Because it turns out that fuzziness and compression artifacts have a higher-level meaning: when you see them, you know something has been lost. That's an important (if inadvertent) signal. We need to make sure the artifacts don't go away.

I can kind of see regulations coming that make neurally compressed image or video data are require to have a little Ⓝ on-screen graphic in one of the corners, in addition to (not necessarily perceivable) watermarks that can make even small crops of the image identifiable as neurally generated. And that is probably the best case.

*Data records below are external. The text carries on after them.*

File: config.mk
export PLATFORM = sky130hd
export DESIGN_NAME = asrp_ctrl
export DESIGN_NICKNAME = d
export VERILOG_FILES = /design/src/core/asrp_sync.v /design/src/core/asrp_span_decode.v /design/src/core/asrp_ctrl.v
export VERILOG_INCLUDE_DIRS = /design/src /design/src/core
export SDC_FILE = /design/constraint.sdc
export NUM_CORES = 1
export LEC_CHECK = 0
export ABC_AREA = 0
export BUFFER_PORTS_ARGS = -buffer_cell sky130_fd_sc_hd__buf_2
export CORE_AREA = 2 2 72 74
export CTS_CLUSTER_DIAMETER = 200
export CTS_CLUSTER_SIZE = 40
export DETAILED_ROUTE_END_ITERATION = 10
export DIE_AREA = 0 0 74 76
export PLACE_DENSITY = 0.89
export RECOVER_POWER = 50
export REMOVE_ABC_BUFFERS = 1
export SYNTH_ARGS = -nofsm -noshare
export SYNTH_HDL_FRONTEND = slang
export SYNTH_SLANG_ARGS = --single-unit
File: constraint.sdc
create_clock -name CLK -period 2.8 [get_ports CLK]
set_clock_uncertainty 0.2 [all_clocks]
set_input_delay 0.28 -clock CLK [delete_from_list [all_inputs] [get_ports CLK]]
set_output_delay 0.28 -clock CLK [all_outputs]
set_load 0.01 [all_outputs]
File: src/core/asrp_map.vh
// Frame layout, field positions, reset values and codes of the converter control block.
`ifndef ASRP_MAP_VH
`define ASRP_MAP_VH
// ============================================================
// Frame layout
`define ASRP_FRAME_BITS 16
`define ASRP_POS_WRITE 15
`define ASRP_POS_SEL1 14
`define ASRP_POS_SEL2 13
`define ASRP_SEL_CONFIG 2'b00
`define ASRP_SEL_SPAN 2'b01
`define ASRP_SEL_LIST 2'b11
`define ASRP_PD_EDGE 15
// ============================================================
// Configuration word fields
`define ASRP_CFG_ADDR_HI 11
`define ASRP_CFG_ADDR_LO 10
`define ASRP_CFG_MODE_HI 9
`define ASRP_CFG_MODE_LO 8
`define ASRP_CFG_PM_HI 7
`define ASRP_CFG_PM_LO 6
`define ASRP_CFG_CODING 5
`define ASRP_CFG_REF 4
`define ASRP_CFG_SEQ_HI 3
`define ASRP_CFG_SEQ_LO 2
// ============================================================
// Reset values
`define ASRP_CFG_RESET 12'h000
`define ASRP_SPAN_RESET 8'h00
`define ASRP_LIST_RESET 4'h0
// ============================================================
// Codes
`define ASRP_PM_NORMAL 2'b00
`define ASRP_PM_STANDBY 2'b01
`define ASRP_PM_AUTOSHUT 2'b10
`define ASRP_PM_FULLSHUT 2'b11
`define ASRP_SEQ_LIST 2'b01
`define ASRP_SEQ_CONSEC 2'b10
`define ASRP_SPAN_10V 2'b00
`define ASRP_SPAN_5V 2'b01
`define ASRP_SPAN_2V5 2'b10
`define ASRP_SPAN_UNI10 2'b11
`endif

File: src/core/asrp_sync.v
// Two-flop synchroniser with edge pulses for the serial pins.
`timescale 1ns/1ps
`default_nettype none
module asrp_sync (
    input wire clk,
    input wire rst_n,
    input wire din,
    output wire level,
    output wire rise,
    output wire fall
);
    reg s1_q;
    reg s2_q;
    reg s3_q;
    // ============================================================
    // The second and third flops feed the edge detector.
    always @(posedge clk or negedge rst_n) begin
        if (!rst_n) begin
            s1_q <= 1'b0;
            s2_q <= 1'b0;
            s3_q <= 1'b0;
        end else begin
            s1_q <= din;
            s2_q <= s1_q;
            s3_q <= s2_q;
        end
    end
    assign level = s2_q;
    assign rise = s2_q & ~s3_q;
    assign fall = ~s2_q & s3_q;
endmodule
`default_nettype wire

File: src/core/asrp_span_decode.v
// Decoder of a two-bit span code into one-hot span selects.
`timescale 1ns/1ps
`default_nettype none
`include "asrp_map.vh"
module asrp_span_decode (
    input wire [1:0] code,
    output reg [3:0] span_onehot
);
    // ============================================================
    // Bit 0: +-10 V, bit 1: +-5 V, bit 2: +-2.5 V, bit 3: 0 V to +10 V.
    always @* begin
        case (code)
            `ASRP_SPAN_10V: span_onehot = 4'h1;
            `ASRP_SPAN_5V: span_onehot = 4'h2;
            `ASRP_SPAN_2V5: span_onehot = 4'h4;
            default: span_onehot = 4'h8;
        endcase
    end
endmodule
`default_nettype wire

File: src/core/asrp_ctrl.v
// Configuration, power-mode and channel sequencer logic of the converter.
// Contract
// - Both power bits set: everything off, configuration word kept.
// - Power bits 10: automatic shutdown at the 15th shift clock rise.
// - Power bits 01: standby at the 15th rise, reference stays on.
// - Power bits 00: everything stays powered.
// - Sequencer bits 00 or 11: convert channel named by address bits.
// - Sequencer 01: listed channels, lowest first, ascending, wrapping.
// - Each sequenced channel uses its latest written span.
// - Sequencer 10: channels 0 to address bits, list ignored.
// - Channel list is a 4-bit write-only store, 1 includes channel.
// - Span store is 8 bits, two per channel, channel 0 highest.
// - Span store loads only for write bit 1 and select 01.
// - Span codes: 00 10V, 01 5V, 10 2.5V, 11 unipolar 10V.
// - After reset all spans are +-10 V and all stores default.
// - A selected channel is configured with its stored span.
// - List sequence runs on until a configuration or list word is written.
// - Span change needs stop 00, span write, restart 01 from first.
// - Consecutive mode survives idle frames; 00 write ends it.
// - Header: write 0 ignores; 00 config, 01 span, 11 list.
// - Configuration word resets to zero: normal power, traditional.
// - Auto modes wake at chip-select rise, sleep at 15th rise.
`timescale 1ns/1ps
`default_nettype none
`include "asrp_map.vh"
module asrp_ctrl (
    input wire CLK,
    input wire RSTN,
    input wire SCLK,
    input wire CS_N,
    input wire DIN,
    output reg [1:0] CHANNEL,
    output wire [1:0] SPAN_CODE,
    output wire [3:0] SPAN_SEL,
    output reg POWER_DOWN,
    output reg REF_POWER_DOWN,
    output wire [1:0] INPUT_MODE,
    output wire CODING,
    output wire REF_INTERNAL,
    output reg FRAME_DONE
);
    localparam ST_IDLE = 3'b001;
    localparam ST_SHIFT = 3'b010;
    localparam ST_DONE = 3'b100;

    wire sclk_rise;
    wire sclk_fall;
    wire cs_lvl;
    wire cs_rise;
    wire cs_fall;
    wire din_lvl;
    reg [2:0] st_q;
    reg [4:0] bit_cnt_q;
    reg [15:0] shift_q;
    reg [11:0] cfg_q;
    reg [7:0] span_q;
    reg [3:0] list_q;
    reg [1:0] ptr_q;
    reg seq_restart_q;
    reg asleep_q;
    reg [15:0] frame_d;
    reg [1:0] ptr_d;
    reg [1:0] chan_d;
    reg restart_d;
    reg pd_d;
    reg ref_pd_d;
    reg asleep_d;
    wire cfg_wr;
    wire span_wr;
    wire list_wr;
    wire [1:0] pm;
    wire [1:0] seq;
    wire [1:0] addr;
    wire list_mode;
    wire consec_mode;
    wire hdr_write;
    wire [1:0] hdr_sel;

    // ============================================================
    // Pin synchronisers
    asrp_sync u_sync_sclk (
        .clk(CLK),
        .rst_n(RSTN),
        .din(SCLK),
        .level(),
        .rise(sclk_rise),
        .fall(sclk_fall)
    );
    asrp_sync u_sync_cs (
        .clk(CLK),
        .rst_n(RSTN),
        .din(CS_N),
        .level(cs_lvl),
        .rise(cs_rise),
        .fall(cs_fall)
    );
    asrp_sync u_sync_din (
        .clk(CLK),
        .rst_n(RSTN),
        .din(DIN),
        .level(din_lvl),
        .rise(),
        .fall()
    );

    // ============================================================
    // Functions
    // Lowest flagged channel at or above start, wrapping; start if none.
    function [1:0] next_listed;
        input [3:0] list;
        input [1:0] start;
        integer i;
        reg found;
        reg [1:0] idx;
        begin
            found = 1'b0;
            next_listed = start;
            for (i = 0; i < 4; i = i + 1) begin
                idx = start + i[1:0];
                if (!found && list[idx]) begin
                    found = 1'b1;
                    next_listed = idx;
                end
            end
        end
    endfunction

    // Write strobe of one store, raised for the frame just completed.
    function hdr_hits;
        input done;
        input write;
        input [1:0] sel;
        input [1:0] target;
        begin
            hdr_hits = done & write & (sel == target);
        end
    endfunction

    // Span code of a channel, channel 0 in the top pair.
    function [1:0] span_of;
        input [7:0] span;
        input [1:0] ch;
        begin
            case (ch)
                2'd0: span_of = span[7:6];
                2'd1: span_of = span[5:4];
                2'd2: span_of = span[3:2];
                default: span_of = span[1:0];
            endcase
        end
    endfunction

    assign pm = {cfg_q[`ASRP_CFG_PM_HI], cfg_q[`ASRP_CFG_PM_LO]};
    assign seq = {cfg_q[`ASRP_CFG_SEQ_HI], cfg_q[`ASRP_CFG_SEQ_LO]};
    assign addr = {cfg_q[`ASRP_CFG_ADDR_HI], cfg_q[`ASRP_CFG_ADDR_LO]};
    assign list_mode = (seq == `ASRP_SEQ_LIST);
    assign consec_mode = (seq == `ASRP_SEQ_CONSEC);
    assign INPUT_MODE = {cfg_q[`ASRP_CFG_MODE_HI], cfg_q[`ASRP_CFG_MODE_LO]};
    assign CODING = cfg_q[`ASRP_CFG_CODING];
    assign REF_INTERNAL = cfg_q[`ASRP_CFG_REF];
    assign hdr_write = shift_q[`ASRP_POS_WRITE];
    assign hdr_sel = {shift_q[`ASRP_POS_SEL1], shift_q[`ASRP_POS_SEL2]};
    assign cfg_wr = hdr_hits(FRAME_DONE, hdr_write, hdr_sel, `ASRP_SEL_CONFIG);
    assign span_wr = hdr_hits(FRAME_DONE, hdr_write, hdr_sel, `ASRP_SEL_SPAN);
    assign list_wr = hdr_hits(FRAME_DONE, hdr_write, hdr_sel, `ASRP_SEL_LIST);

    // ============================================================
    // Frame receiver
    // Data is sampled on the falling shift clock edge, as the host
    // changes it with the rising one.
    always @* begin
        frame_d = {shift_q[14:0], din_lvl};
    end

    always @(posedge CLK or negedge RSTN) begin
        if (!RSTN) begin
            st_q <= ST_IDLE;
            bit_cnt_q <= 5'd0;
            shift_q <= 16'h0000;
            FRAME_DONE <= 1'b0;
        end else begin
            FRAME_DONE <= 1'b0;
            case (st_q)
                ST_IDLE: begin
                    if (cs_fall) begin
                        st_q <= ST_SHIFT;
                        bit_cnt_q <= 5'd0;
                    end
                end
                ST_SHIFT: begin
                    if (cs_lvl) begin
                        // A short frame writes no store, though a 15th shift clock rise in it still applies the power bits.
                        st_q <= ST_IDLE;
                    end else if (sclk_fall) begin
                        shift_q <= frame_d;
                        bit_cnt_q <= bit_cnt_q + 5'd1;
                        if (bit_cnt_q == 5'd15) begin
                            st_q <= ST_DONE;
                            FRAME_DONE <= 1'b1;
                        end
                    end
                end
                ST_DONE: begin
                    if (cs_lvl) begin
                        st_q <= ST_IDLE;
                    end
                end
                default: st_q <= ST_IDLE;
            endcase
        end
    end

    // ============================================================
    // Register stores
    // The stores are write-only, so nothing reads them back; a refused header
    // leaves all three untouched.
    always @(posedge CLK or negedge RSTN) begin
        if (!RSTN) begin
            cfg_q <= `ASRP_CFG_RESET;
            span_q <= `ASRP_SPAN_RESET;
            list_q <= `ASRP_LIST_RESET;
        end else begin
            if (cfg_wr) begin
                cfg_q <= shift_q[11:0];
            end
            if (span_wr) begin
                span_q <= shift_q[12:5];
            end
            if (list_wr) begin
                // Channel 0 arrives first, so the flags are turned round to
                // let bit n of the store flag channel n.
                list_q <= {shift_q[9], shift_q[10], shift_q[11], shift_q[12]};
            end
        end
    end

    // ============================================================
    // Channel sequencer
    // A configuration or list write restarts the run at its first channel;
    // a span write does not, so spans can be changed between stop and restart.
    // The restart is taken one cycle after the write, when the new mode bits
    // are in place, and is then dropped so that later frames advance the run.
    always @* begin
        restart_d = seq_restart_q;
        ptr_d = ptr_q;
        chan_d = CHANNEL;
        if (cfg_wr || list_wr) begin
            restart_d = 1'b1;
        end else if (seq_restart_q) begin
            restart_d = 1'b0;
        end
        if (list_mode) begin
            if (seq_restart_q) begin
                ptr_d = next_listed(list_q, 2'd0);
            end else if (FRAME_DONE) begin
                ptr_d = next_listed(list_q, ptr_q + 2'd1);
            end
            chan_d = ptr_q;
        end else if (consec_mode) begin
            if (seq_restart_q) begin
                ptr_d = 2'd0;
            end else if (FRAME_DONE) begin
                // Idle frames keep the run going.
                ptr_d = (ptr_q >= addr) ? 2'd0 : ptr_q + 2'd1;
            end
            chan_d = ptr_q;
        end else begin
            ptr_d = 2'd0;
            chan_d = addr;
        end
    end

    always @(posedge CLK or negedge RSTN) begin
        if (!RSTN) begin
            ptr_q <= 2'd0;
            seq_restart_q <= 1'b1;
            CHANNEL <= 2'd0;
        end else begin
            ptr_q <= ptr_d;
            seq_restart_q <= restart_d;
            CHANNEL <= chan_d;
        end
    end

    assign SPAN_CODE = span_of(span_q, CHANNEL);

    asrp_span_decode u_span (
        .code(SPAN_CODE),
        .span_onehot(SPAN_SEL)
    );

    // ============================================================
    // Power control
    // Changes take effect at the 15th rising shift clock edge of a frame, using
    // the power bits already held, so a new setting acts from the next frame.
    // Full shutdown is never left at chip-select rise, only by new power bits.
    always @* begin
        pd_d = POWER_DOWN;
        ref_pd_d = REF_POWER_DOWN;
        asleep_d = asleep_q;
        if (st_q == ST_SHIFT && sclk_rise && bit_cnt_q == 5'd14) begin
            case (pm)
                `ASRP_PM_FULLSHUT: begin
                    pd_d = 1'b1;
                    ref_pd_d = 1'b1;
                    asleep_d = 1'b0;
                end
                `ASRP_PM_AUTOSHUT: begin
                    pd_d = 1'b1;
                    ref_pd_d = 1'b1;
                    asleep_d = 1'b1;
                end
                `ASRP_PM_STANDBY: begin
                    pd_d = 1'b1;
                    ref_pd_d = 1'b0;
                    asleep_d = 1'b1;
                end
                default: begin
                    pd_d = 1'b0;
                    ref_pd_d = 1'b0;
                    asleep_d = 1'b0;
                end
            endcase
        end else if (cs_rise && asleep_q) begin
            pd_d = 1'b0;
            ref_pd_d = 1'b0;
            asleep_d = 1'b0;
        end
    end

    always @(posedge CLK or negedge RSTN) begin
        if (!RSTN) begin
            POWER_DOWN <= 1'b0;
            REF_POWER_DOWN <= 1'b0;
            asleep_q <= 1'b0;
        end else begin
            POWER_DOWN <= pd_d;
            REF_POWER_DOWN <= ref_pd_d;
            asleep_q <= asleep_d;
        end
    end
endmodule
`default_nettype wire

# After elaboration in Yosys (flattened, before gate mapping)

Cells that the tools add are included.

Logic and storage cells: 163
Output and inout port bits: 15
Input port bits: 5
Flip-flop bits (word level): 65

Reduce and logical (&&, ||, !) cells: 28
Add/sub/neg operators: 5
Order comparisons: 5
Bitwise gates (word level): 12
Eq/ne operators: 24
Multiplexer cells: 68

Operators with widths:

| cell                                                   | number |
|---|---|
| two-way mux 1 bit                                      | 38 |
| two-way mux 2 bit                                      | 14 |
| two-way mux 3 bit                                      | 5 |
| two-way mux 5 bit                                      | 3 |
| == test 2 bit (second input constant)                  | 6 |
| < comparator 2 x 3 -> 1 bit (second input constant)    | 4 |
| case mux 4 bit (3 select lines)                        | 1 |
| == test 2 x 1 -> 1 bit (second input constant)         | 5 |
| == test 5 x 4 -> 1 bit (second input constant)         | 2 |
| case mux 5 bit (2 select lines)                        | 1 |
| logical AND 1 bit                                      | 9 |
| case mux 3 bit (3 select lines)                        | 1 |
| bitwise AND 1 bit                                      | 8 |
| binary-select mux 1 bit (select 2 bit)                 | 4 |
| AND reduction 4 bit                                    | 2 |
| zero test 1 bit                                        | 6 |
| zero test 2 bit                                        | 3 |
| inequality test 2 bit (second input constant)          | 3 |
| inequality test 3 x 2 -> 1 bit (second input constant) | 2 |
| inequality test 3 bit (second input constant)          | 2 |
| case mux 2 bit (3 select lines)                        | 1 |
| adder 5 x 1 -> 5 bit (second input constant)           | 1 |
| adder 2 x 1 -> 2 bit (second input constant)           | 2 |
| adder 2 bit (second input constant)                    | 2 |
| 12 further kinds                                       | 17 |

# Logic depth before layout (Yosys ltp)

Depth after elaboration: 25
Gate-level depth with buffers: 6
Gate-level depth less buffers: 6

# Cells and area by module

Synthesis repeated with hierarchy kept, for this count alone.

Cells, all modules: 230
Area total of the unflattened synthesis: 2,864.0 um^2

By module, submodules not included:

| module           | area each (um^2) | cells each | times used | sequential area each (um^2) |
|---|---|---|---|---|
| asrp_ctrl        | 2,567.5          | 211        | 1          | 1,378.8 |
| asrp_sync        | 90.1             | 5          | 3          | 75.1 |
| asrp_span_decode | 26.3             | 4          | 1          | 0.0 |

# Least setup slack after synthesis

No wires, ideal clock.

Path kind: register to output
From: register CHANNEL[0]
To: output port SPAN_SEL[1]
Required time: 2.320 ns
Path slack: 1.085 ns
Stages on the path, launching flop included: 3
Buffers on the path: 0
Arrival time: 1.235 ns
Path through: dfrtp_1 > mux4_2 > nor2b_1

Word-level cells in the longest chain between the ends: 4
Elaborated cells between the ends (all ways): 8
Classes of those cells: eq/ne (4); mux (2); reduce/logical (2)

Ends and longest elaborated chain:

| item                                  | line                  | RTL |
|---|---|---|
| from (decl)                           | asrp_ctrl.v:32        | `output reg [1:0] CHANNEL,` |
| from (signal assigned)                | asrp_ctrl.v:281       | `CHANNEL <= chan_d;` |
| == test 2 bit (tied with other cells) | asrp_ctrl.v:144       | `case (ch)` |
| case mux 2 bit (3 select lines) *     | asrp_ctrl.v:144       |  |
| via SPAN_CODE[1]                      | asrp_ctrl.v:33        | `output wire [1:0] SPAN_CODE,` |
| == test 2 bit (tied with other cells) | asrp_span_decode.v:12 | `case (code)` |
| case mux 4 bit (3 select lines) *     | asrp_span_decode.v:12 |  |
| to (decl)                             | asrp_ctrl.v:34        | `output wire [3:0] SPAN_SEL,` |

The timed path passes the listed nets; every way through them passes the cells marked *.

# Worst setup path in the final report

From: register CHANNEL[0]
To: output port SPAN_SEL[3]

Word-level cells in the longest chain between the ends: 4
Elaborated cells between the ends (all ways): 8
Classes of those cells: eq/ne (4); mux (2); reduce/logical (2)

Ends and longest elaborated chain:

| item                                  | line |
|---|---|
| == test 2 bit (tied with other cells) | asrp_ctrl.v:144 |
| case mux 2 bit (3 select lines) *     | asrp_ctrl.v:144 |
| == test 2 bit (tied with other cells) | asrp_span_decode.v:12 |
| case mux 4 bit (3 select lines) *     | asrp_span_decode.v:12 |

Every way passes the cells marked *; elsewhere a longest branch is shown, timed or not.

In the worst case (and more likely?), we are going to ban computational substrates large enough to perfectly forge important data altogether because it will be too easy to misuse. We‘d essentially go back to ~1960s electronics to have at least halfway functioning mechanisms of creating social trust, namely high-bandwidth personal interactions where every thought and every action has a high chance of leaving a trace in the real world and thus contributing to someone’s reputation. No blockchain and no other technology can create nearly as much trust as that without being highly prone to misuse.

It could be a problem if it hallucinates the wrong license plate number at a crime scene. If all you want is a gigantic 8K resolution stock photo of a woman holding her baby in front of a laptop without devouring 10 MB of the user's data cap, it may be fine if the woman has a slightly different (but still highly detailed) hair style.
It would always decompress the same way, so for artistic purposes, if you preview it and it looks good, it is good.

But if you're using photography to look at things in the world, that's a whole different story.

If fuzziness and compression artifacts are a signal, it makes sense that eliminating them would reduce filesize.
There is a difference between dropping data, and replacing it with fake one. Unreadable text is better than scanned cheque with different amount.